▸ INPUT DATA:

========================

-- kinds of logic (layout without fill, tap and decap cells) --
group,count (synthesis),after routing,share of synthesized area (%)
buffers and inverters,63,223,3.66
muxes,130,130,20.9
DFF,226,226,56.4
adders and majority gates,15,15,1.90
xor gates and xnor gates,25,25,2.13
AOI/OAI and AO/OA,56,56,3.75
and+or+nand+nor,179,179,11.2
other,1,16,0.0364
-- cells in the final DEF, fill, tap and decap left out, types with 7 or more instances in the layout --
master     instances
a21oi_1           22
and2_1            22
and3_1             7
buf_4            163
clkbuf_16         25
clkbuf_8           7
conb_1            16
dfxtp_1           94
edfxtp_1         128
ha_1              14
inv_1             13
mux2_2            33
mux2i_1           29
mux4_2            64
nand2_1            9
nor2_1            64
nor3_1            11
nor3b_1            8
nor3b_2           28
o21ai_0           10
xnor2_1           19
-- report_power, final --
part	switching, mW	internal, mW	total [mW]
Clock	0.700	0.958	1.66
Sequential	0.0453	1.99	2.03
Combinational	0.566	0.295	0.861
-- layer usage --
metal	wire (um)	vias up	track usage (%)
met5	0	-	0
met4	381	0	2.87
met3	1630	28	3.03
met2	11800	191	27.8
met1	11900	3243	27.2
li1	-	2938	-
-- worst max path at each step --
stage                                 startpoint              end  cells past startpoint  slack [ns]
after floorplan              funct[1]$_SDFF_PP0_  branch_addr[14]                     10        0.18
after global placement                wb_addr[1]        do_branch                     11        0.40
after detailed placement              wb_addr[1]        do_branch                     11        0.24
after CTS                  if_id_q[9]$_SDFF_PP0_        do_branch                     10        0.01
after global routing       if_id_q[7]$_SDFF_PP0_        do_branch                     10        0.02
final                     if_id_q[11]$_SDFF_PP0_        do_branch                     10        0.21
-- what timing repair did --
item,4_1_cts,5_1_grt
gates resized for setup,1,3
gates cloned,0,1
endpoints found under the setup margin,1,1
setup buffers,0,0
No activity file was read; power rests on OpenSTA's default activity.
$ cat src/rtl/conv_seq_ctrl_if.sv
// Host, conv-datapath and consumer handshake bundle of conv_seq_ctrl.
// master = environment side, slave = controller side.
interface conv_seq_ctrl_if;
    import npu_pkg::*;

    logic  img_valid;
    logic  img_ready;
    logic  conv_trigger;
    logic  conv1_valid;
    chan_t conv1_chan;
    logic  conv_out_valid;
    logic  res_valid;
    logic  res_ready;

    modport master (
        output img_valid, conv1_valid, conv1_chan,
        output conv_out_valid, res_ready,
        input  img_ready, conv_trigger, res_valid
    );

    modport slave (
        input  img_valid, conv1_valid, conv1_chan,
        input  conv_out_valid, res_ready,
        output img_ready, conv_trigger, res_valid
    );

endinterface

$ cat src/rtl/conv_wdog.sv
// RUN-phase watchdog: counts while count_i, restarts on clr_i and flags
// expire_o on the cycle whose edge would bring the count to LIMIT.
module conv_wdog #(
    parameter int LIMIT = 4096
) (
    input  logic clk,
    input  logic rst_n,
    input  logic count_i,
    input  logic clr_i,
    output logic expire_o
);

    localparam int W = $clog2(LIMIT + 1);

    logic [W-1:0] cnt_q, cnt_d;

    always_ff @(posedge clk or negedge rst_n) begin
        if (!rst_n) cnt_q <= '0;
        else        cnt_q <= cnt_d;
    end

    always_comb begin
        cnt_d = cnt_q;
        if (clr_i)        cnt_d = '0;
        else if (count_i) cnt_d = cnt_q + W'(1);
    end

    assign expire_o = count_i && !clr_i && (cnt_q == W'(LIMIT - 1));

endmodule
===== src/rtl/mem_port_arbiter.sv =====
// Arbitrates the single mainMem port between fetch (read-only) and data
// (read/write) requesters, sequencing bursts beat by beat.
module mem_port_arbiter #(
  parameter int READ_LATENCY = 1,
  parameter int STARVE_LIMIT = 4
) (
  input  logic        clock,
  input  logic        reset_n,
  input  logic        f_req,
  input  logic [31:0] f_addr,
  input  logic [1:0]  f_acc_size,
  output logic        f_gnt,
  output logic        f_rvalid,
  output logic [31:0] f_rdata,
  input  logic        d_req,
  input  logic        d_we,
  input  logic [31:0] d_addr,
  input  logic [1:0]  d_acc_size,
  input  logic [31:0] d_wdata,
  output logic        d_wnext,
  output logic        d_gnt,
  output logic        d_rvalid,
  output logic [31:0] d_rdata,
  output logic        mem_enable,
  output logic [31:0] mem_addr,
  output logic [31:0] mem_data_in,
  output logic        mem_wren,
  output logic [1:0]  mem_acc_size,
  input  logic [31:0] mem_data_out,
  input  logic        mem_busy
);

  localparam int L  = READ_LATENCY;
  localparam int SW = $clog2(STARVE_LIMIT + 1);

  localparam logic [1:0] S_IDLE  = 2'd0;
  localparam logic [1:0] S_BURST = 2'd1;
  localparam logic [1:0] S_DRAIN = 2'd2;

  logic [1:0]    state_q, state_d;
  logic          own_q, own_d;
  logic          we_q, we_d;
  logic [31:0]   base_q, base_d;
  logic [1:0]    size_q, size_d;
  logic [3:0]    k_q, k_d;
  logic [3:0]    cnt_q, cnt_d;
  logic          fg_q, fg_d;
  logic          dg_q, dg_d;
  logic [SW-1:0] starve_q, starve_d;
  logic [L-1:0]  pv_q, pv_d;
  logic [L-1:0]  po_q, po_d;

  logic burst;
  logic acc;
  logic rv;
  logic pipe_busy;
  logic d_win;

  function automatic logic [3:0] last_beat(input logic [1:0] s);
    logic [3:0] r;
    case (s)
      2'b00:   r = 4'd0;
      2'b01:   r = 4'd3;
      2'b10:   r = 4'd7;
      default: r = 4'd15;
    endcase
    return r;
  endfunction

  assign burst = (state_q == S_BURST);
  assign acc   = burst & ~mem_busy;

  assign mem_enable   = burst;
  assign mem_wren     = burst & we_q;
  assign mem_addr     = burst ? base_q + {26'd0, k_q, 2'b00} : '0;
  assign mem_data_in  = mem_wren ? d_wdata : '0;
  assign mem_acc_size = size_q;
  assign d_wnext      = acc & we_q;

  // Owner tag travels with each read beat so returns route correctly.
  assign rv       = pv_q[L-1];
  assign f_rvalid = rv & ~po_q[L-1];
  assign d_rvalid = rv & po_q[L-1];
  assign f_rdata  = f_rvalid ? mem_data_out : '0;
  assign d_rdata  = d_rvalid ? mem_data_out : '0;
  assign f_gnt    = fg_q;
  assign d_gnt    = dg_q;

  always_comb begin
    pv_d      = '0;
    po_d      = '0;
    pipe_busy = 1'b0;
    pv_d[0]   = acc & ~we_q;
    po_d[0]   = own_q;
    for (int i = 1; i < L; i++) begin
      pv_d[i] = pv_q[i-1];
      po_d[i] = po_q[i-1];
    end
    for (int i = 0; i < L - 1; i++) begin
      pipe_busy = pipe_busy | pv_q[i];
    end
  end

  assign d_win = d_req & ((starve_q < SW'(STARVE_LIMIT)) | ~f_req);

  always_comb begin
    state_d  = state_q;
    own_d    = own_q;
    we_d     = we_q;
    base_d   = base_q;
    size_d   = size_q;
    k_d      = k_q;
    cnt_d    = cnt_q;
    fg_d     = 1'b0;
    dg_d     = 1'b0;
    starve_d = f_req ? starve_q : '0;
    unique case (state_q)
      S_IDLE: begin
        if (d_win) begin
          dg_d    = 1'b1;
          own_d   = 1'b1;
          we_d    = d_we;
          base_d  = d_addr;
          size_d  = d_acc_size;
          k_d     = 4'd0;
          cnt_d   = last_beat(d_acc_size);
          state_d = S_BURST;
          if (f_req) starve_d = starve_q + 1'b1;
        end else if (f_req) begin
          fg_d     = 1'b1;
          own_d    = 1'b0;
          we_d     = 1'b0;
          base_d   = f_addr;
          size_d   = f_acc_size;
          k_d      = 4'd0;
          cnt_d    = last_beat(f_acc_size);
          state_d  = S_BURST;
          starve_d = '0;
        end
      end
      S_BURST: begin
        if (acc) begin
          k_d   = k_q + 4'd1;
          cnt_d = cnt_q - 4'd1;
          if (cnt_q == 4'd0) state_d = we_q ? S_IDLE : S_DRAIN;
        end
      end
      S_DRAIN: begin
        // Final beat returns this cycle once earlier stages are empty.
        if (!pipe_busy) state_d = S_IDLE;
      end
      default: state_d = S_IDLE;
    endcase
  end

  always_ff @(posedge clock or negedge reset_n) begin
    if (!reset_n) begin
      state_q  <= S_IDLE;
      own_q    <= 1'b0;
      we_q     <= 1'b0;
      base_q   <= '0;
      size_q   <= '0;
      k_q      <= '0;
      cnt_q    <= '0;
      fg_q     <= 1'b0;
      dg_q     <= 1'b0;
      starve_q <= '0;
      pv_q     <= '0;
      po_q     <= '0;
    end else begin
      state_q  <= state_d;
      own_q    <= own_d;
      we_q     <= we_d;
      base_q   <= base_d;
      size_q   <= size_d;
      k_q      <= k_d;
      cnt_q    <= cnt_d;
      fg_q     <= fg_d;
      dg_q     <= dg_d;
      starve_q <= starve_d;
      pv_q     <= pv_d;
      po_q     <= po_d;
    end
  end

endmodule
==> config.mk <==
export PLATFORM = sky130hd
export DESIGN_NAME = shell_sched
export DESIGN_NICKNAME = d
export VERILOG_FILES = /design/src/rtl/shell_sched_pkg.sv /design/src/rtl/shell_sched_rr_arbiter.sv /design/src/rtl/shell_sched.sv
export SDC_FILE = /design/constraint.sdc
export NUM_CORES = 1
export LEC_CHECK = 0
export CORE_ASPECT_RATIO = 0.9
export CORE_MARGIN = 4
export CORE_UTILIZATION = 55
export DETAILED_ROUTE_END_ITERATION = 7
export PLACE_DENSITY_LB_ADDON = 0.15
export SLEW_MARGIN = 15
export SYNTH_ARGS = -nofsm -noshare
export SYNTH_HDL_FRONTEND = slang
export SYNTH_HIERARCHICAL = 1
export SYNTH_SLANG_ARGS = --single-unit
==> constraint.sdc <==
create_clock -name clk -period 5.5 [get_ports clk]
set_clock_uncertainty 0.2 [all_clocks]
set_input_delay 1.65 -clock clk [delete_from_list [all_inputs] [get_ports clk]]
set_output_delay 1.65 -clock clk [all_outputs]
set_load 0.01 [all_outputs]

========================

▸ WORK INSTRUCTIONS:
Search the data above for the string "instances". Report every line where it is found.

▸ TASK ANSWER:
-- cells in the final DEF, fill, tap and decap left out, types with 7 or more instances in the layout --
master     instances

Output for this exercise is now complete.